# Exercise prompt:
When you find the line with "x * conj(h)" among the records below, reproduce it and each line after it exactly, ending with the line with "export DETAILED_ROUTE_END_ITERATION = 8".

Stored data entries

= = =

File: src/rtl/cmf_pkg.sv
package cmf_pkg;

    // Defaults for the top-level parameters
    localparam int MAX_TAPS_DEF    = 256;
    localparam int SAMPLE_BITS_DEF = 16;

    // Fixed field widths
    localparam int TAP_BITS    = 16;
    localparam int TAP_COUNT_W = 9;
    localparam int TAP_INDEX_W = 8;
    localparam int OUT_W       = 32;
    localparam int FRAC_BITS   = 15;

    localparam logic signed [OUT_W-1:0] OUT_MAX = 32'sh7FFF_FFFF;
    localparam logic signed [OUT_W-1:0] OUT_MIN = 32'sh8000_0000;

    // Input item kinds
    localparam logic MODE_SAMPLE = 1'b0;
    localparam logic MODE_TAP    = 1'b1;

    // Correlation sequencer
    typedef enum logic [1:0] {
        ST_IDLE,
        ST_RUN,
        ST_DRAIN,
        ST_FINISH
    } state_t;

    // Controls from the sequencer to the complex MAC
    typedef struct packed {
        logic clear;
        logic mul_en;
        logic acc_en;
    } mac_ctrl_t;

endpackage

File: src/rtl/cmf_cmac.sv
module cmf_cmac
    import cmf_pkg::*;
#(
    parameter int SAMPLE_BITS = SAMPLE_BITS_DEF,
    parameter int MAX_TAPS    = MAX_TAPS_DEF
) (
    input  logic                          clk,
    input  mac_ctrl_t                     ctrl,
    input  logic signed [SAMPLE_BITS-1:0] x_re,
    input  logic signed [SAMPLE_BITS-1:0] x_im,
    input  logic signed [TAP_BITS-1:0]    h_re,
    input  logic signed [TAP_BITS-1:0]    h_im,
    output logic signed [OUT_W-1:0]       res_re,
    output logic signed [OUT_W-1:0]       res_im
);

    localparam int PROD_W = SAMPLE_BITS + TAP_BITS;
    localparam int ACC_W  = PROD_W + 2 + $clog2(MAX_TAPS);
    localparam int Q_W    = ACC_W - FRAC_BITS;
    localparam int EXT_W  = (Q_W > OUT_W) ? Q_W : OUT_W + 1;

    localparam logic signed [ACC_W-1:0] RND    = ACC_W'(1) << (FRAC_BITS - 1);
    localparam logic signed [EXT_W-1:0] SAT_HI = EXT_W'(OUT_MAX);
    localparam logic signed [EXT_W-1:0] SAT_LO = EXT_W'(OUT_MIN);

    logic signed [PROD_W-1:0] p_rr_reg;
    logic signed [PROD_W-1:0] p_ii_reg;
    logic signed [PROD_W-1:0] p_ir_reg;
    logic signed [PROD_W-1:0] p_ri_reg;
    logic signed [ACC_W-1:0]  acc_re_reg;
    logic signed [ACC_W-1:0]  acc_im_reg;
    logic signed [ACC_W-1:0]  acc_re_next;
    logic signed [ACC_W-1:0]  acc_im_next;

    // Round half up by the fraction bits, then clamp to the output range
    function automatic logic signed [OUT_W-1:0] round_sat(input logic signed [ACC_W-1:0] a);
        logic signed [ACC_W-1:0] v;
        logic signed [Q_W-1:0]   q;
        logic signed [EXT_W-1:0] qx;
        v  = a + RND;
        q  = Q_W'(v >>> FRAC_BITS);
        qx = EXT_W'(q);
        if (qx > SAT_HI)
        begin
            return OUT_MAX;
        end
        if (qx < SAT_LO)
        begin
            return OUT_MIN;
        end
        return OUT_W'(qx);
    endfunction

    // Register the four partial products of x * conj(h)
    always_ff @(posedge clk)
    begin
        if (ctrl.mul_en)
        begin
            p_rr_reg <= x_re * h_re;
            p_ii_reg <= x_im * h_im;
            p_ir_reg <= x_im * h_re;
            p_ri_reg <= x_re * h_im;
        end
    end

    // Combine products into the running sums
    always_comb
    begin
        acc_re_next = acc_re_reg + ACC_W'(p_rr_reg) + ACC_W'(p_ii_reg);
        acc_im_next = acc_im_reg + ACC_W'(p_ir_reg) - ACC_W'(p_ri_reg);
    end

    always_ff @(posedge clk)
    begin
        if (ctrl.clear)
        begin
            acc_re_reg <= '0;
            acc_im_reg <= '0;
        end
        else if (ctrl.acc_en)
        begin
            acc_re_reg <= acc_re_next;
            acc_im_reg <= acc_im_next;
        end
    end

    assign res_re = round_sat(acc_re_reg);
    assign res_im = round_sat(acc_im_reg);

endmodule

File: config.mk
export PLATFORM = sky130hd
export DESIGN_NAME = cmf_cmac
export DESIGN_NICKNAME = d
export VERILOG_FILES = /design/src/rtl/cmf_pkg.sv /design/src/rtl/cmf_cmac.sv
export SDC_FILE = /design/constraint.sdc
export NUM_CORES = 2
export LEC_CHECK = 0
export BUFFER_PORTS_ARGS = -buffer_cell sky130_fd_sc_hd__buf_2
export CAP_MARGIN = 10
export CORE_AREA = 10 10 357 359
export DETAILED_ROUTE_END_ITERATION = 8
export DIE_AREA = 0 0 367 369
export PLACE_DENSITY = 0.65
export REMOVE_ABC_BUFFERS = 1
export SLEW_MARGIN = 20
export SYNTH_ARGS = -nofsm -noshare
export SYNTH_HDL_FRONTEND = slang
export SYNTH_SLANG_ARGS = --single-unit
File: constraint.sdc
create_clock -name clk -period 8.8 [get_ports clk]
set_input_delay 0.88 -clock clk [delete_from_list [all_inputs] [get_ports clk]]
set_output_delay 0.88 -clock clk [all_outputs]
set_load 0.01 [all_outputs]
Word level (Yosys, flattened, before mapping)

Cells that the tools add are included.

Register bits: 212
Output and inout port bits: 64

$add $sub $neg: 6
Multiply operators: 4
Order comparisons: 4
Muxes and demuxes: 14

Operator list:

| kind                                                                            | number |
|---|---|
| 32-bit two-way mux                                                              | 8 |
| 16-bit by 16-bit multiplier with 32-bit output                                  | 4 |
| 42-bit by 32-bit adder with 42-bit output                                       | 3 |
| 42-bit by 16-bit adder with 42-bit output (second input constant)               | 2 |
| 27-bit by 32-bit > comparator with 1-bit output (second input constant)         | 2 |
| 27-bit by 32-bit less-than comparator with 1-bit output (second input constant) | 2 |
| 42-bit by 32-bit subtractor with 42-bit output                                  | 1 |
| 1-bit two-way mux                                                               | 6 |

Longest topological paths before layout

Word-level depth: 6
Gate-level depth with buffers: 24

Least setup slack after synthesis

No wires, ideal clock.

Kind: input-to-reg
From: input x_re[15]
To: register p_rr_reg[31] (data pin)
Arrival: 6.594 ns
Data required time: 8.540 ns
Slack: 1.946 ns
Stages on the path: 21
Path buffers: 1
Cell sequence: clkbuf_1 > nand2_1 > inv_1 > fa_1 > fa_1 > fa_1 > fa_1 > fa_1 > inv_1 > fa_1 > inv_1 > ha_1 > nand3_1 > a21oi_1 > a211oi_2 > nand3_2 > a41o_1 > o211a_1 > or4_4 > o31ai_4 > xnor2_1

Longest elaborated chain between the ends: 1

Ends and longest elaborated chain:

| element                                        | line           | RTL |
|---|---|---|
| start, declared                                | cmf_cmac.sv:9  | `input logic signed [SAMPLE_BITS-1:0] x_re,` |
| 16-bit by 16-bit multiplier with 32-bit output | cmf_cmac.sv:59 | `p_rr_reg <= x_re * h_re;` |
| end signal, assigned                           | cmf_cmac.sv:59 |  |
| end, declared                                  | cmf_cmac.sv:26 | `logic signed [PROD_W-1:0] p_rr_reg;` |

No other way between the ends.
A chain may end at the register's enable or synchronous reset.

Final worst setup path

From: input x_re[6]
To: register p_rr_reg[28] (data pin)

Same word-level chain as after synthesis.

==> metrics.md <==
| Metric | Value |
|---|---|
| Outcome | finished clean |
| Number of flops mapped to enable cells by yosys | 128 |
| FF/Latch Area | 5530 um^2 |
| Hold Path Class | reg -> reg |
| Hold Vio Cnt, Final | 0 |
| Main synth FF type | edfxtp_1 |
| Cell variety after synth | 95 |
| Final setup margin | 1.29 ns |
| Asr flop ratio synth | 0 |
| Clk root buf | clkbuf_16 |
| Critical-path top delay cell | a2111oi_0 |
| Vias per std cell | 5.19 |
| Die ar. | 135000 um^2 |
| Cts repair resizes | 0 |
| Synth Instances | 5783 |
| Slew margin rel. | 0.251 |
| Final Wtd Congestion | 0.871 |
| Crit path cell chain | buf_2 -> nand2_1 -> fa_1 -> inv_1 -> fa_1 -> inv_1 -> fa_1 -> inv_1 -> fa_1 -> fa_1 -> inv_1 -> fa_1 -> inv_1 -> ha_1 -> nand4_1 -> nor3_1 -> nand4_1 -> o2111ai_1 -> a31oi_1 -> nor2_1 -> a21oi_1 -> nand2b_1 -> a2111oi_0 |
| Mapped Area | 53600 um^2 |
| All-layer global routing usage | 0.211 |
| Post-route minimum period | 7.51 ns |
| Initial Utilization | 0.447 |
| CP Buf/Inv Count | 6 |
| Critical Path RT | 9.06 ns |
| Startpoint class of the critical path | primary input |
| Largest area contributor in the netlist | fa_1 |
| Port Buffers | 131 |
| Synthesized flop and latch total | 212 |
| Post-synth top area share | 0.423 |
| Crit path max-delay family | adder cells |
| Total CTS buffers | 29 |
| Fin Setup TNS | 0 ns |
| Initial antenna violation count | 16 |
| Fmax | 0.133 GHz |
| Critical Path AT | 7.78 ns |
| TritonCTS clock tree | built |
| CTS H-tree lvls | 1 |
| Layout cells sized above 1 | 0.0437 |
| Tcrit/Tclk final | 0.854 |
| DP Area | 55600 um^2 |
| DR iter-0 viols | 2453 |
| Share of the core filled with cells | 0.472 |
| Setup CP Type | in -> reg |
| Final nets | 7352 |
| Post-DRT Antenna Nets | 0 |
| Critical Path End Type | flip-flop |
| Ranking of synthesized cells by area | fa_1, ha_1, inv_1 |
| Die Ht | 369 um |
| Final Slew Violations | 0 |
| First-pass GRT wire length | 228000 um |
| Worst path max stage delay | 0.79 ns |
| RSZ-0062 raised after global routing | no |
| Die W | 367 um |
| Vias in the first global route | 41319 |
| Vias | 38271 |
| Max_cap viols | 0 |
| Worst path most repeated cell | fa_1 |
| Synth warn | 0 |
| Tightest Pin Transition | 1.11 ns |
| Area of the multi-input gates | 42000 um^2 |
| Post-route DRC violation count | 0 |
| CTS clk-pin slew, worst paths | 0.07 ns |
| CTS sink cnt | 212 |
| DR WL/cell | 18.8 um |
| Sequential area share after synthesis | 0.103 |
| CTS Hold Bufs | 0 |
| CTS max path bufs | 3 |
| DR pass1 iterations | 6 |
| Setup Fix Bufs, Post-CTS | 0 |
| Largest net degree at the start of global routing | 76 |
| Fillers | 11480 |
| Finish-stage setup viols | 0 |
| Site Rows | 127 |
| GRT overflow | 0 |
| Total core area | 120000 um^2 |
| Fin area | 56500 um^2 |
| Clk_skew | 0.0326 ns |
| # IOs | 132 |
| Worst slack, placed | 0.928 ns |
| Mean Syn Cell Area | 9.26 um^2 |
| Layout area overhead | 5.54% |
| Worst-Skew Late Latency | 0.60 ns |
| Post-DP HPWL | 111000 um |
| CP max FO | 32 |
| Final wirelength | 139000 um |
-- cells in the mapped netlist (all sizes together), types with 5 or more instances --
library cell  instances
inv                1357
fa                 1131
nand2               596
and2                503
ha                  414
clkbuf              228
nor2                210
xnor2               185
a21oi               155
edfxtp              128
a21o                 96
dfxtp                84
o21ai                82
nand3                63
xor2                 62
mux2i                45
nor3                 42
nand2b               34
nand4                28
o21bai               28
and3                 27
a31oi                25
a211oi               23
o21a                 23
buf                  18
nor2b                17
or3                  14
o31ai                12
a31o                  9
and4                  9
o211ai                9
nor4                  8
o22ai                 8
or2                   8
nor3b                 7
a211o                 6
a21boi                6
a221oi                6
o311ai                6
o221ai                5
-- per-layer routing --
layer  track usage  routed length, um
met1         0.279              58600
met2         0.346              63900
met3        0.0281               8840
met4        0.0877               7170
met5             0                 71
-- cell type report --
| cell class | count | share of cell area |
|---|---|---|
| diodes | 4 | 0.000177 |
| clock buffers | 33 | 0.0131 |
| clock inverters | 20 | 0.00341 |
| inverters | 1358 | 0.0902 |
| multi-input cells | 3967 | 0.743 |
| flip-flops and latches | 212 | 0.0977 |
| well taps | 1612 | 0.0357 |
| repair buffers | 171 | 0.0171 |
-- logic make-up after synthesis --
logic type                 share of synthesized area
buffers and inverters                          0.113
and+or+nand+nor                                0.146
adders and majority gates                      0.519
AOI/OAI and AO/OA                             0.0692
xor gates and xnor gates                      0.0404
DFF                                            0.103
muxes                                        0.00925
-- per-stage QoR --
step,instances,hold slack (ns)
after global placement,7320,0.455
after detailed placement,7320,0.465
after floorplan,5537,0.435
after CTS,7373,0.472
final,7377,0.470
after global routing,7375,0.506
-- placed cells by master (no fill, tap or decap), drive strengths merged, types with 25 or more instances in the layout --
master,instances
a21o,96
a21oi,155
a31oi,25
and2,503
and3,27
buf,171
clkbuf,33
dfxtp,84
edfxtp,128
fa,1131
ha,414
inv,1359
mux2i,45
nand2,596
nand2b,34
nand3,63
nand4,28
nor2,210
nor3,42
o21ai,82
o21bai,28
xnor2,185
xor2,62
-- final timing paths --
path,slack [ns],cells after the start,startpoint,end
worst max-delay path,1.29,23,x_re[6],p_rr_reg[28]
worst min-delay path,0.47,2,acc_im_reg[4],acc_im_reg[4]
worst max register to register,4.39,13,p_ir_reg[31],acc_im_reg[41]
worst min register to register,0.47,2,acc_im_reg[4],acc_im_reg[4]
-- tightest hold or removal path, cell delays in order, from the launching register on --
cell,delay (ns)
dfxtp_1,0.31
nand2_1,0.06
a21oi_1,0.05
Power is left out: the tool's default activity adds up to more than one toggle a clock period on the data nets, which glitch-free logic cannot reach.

= = =

# Output below:
    // Register the four partial products of x * conj(h)
    always_ff @(posedge clk)
    begin
        if (ctrl.mul_en)
        begin
            p_rr_reg <= x_re * h_re;
            p_ii_reg <= x_im * h_im;
            p_ir_reg <= x_im * h_re;
            p_ri_reg <= x_re * h_im;
        end
    end

    // Combine products into the running sums
    always_comb
    begin
        acc_re_next = acc_re_reg + ACC_W'(p_rr_reg) + ACC_W'(p_ii_reg);
        acc_im_next = acc_im_reg + ACC_W'(p_ir_reg) - ACC_W'(p_ri_reg);
    end

    always_ff @(posedge clk)
    begin
        if (ctrl.clear)
        begin
            acc_re_reg <= '0;
            acc_im_reg <= '0;
        end
        else if (ctrl.acc_en)
        begin
            acc_re_reg <= acc_re_next;
            acc_im_reg <= acc_im_next;
        end
    end

    assign res_re = round_sat(acc_re_reg);
    assign res_im = round_sat(acc_im_reg);

endmodule

File: config.mk
export PLATFORM = sky130hd
export DESIGN_NAME = cmf_cmac
export DESIGN_NICKNAME = d
export VERILOG_FILES = /design/src/rtl/cmf_pkg.sv /design/src/rtl/cmf_cmac.sv
export SDC_FILE = /design/constraint.sdc
export NUM_CORES = 2
export LEC_CHECK = 0
export BUFFER_PORTS_ARGS = -buffer_cell sky130_fd_sc_hd__buf_2
export CAP_MARGIN = 10
export CORE_AREA = 10 10 357 359
export DETAILED_ROUTE_END_ITERATION = 8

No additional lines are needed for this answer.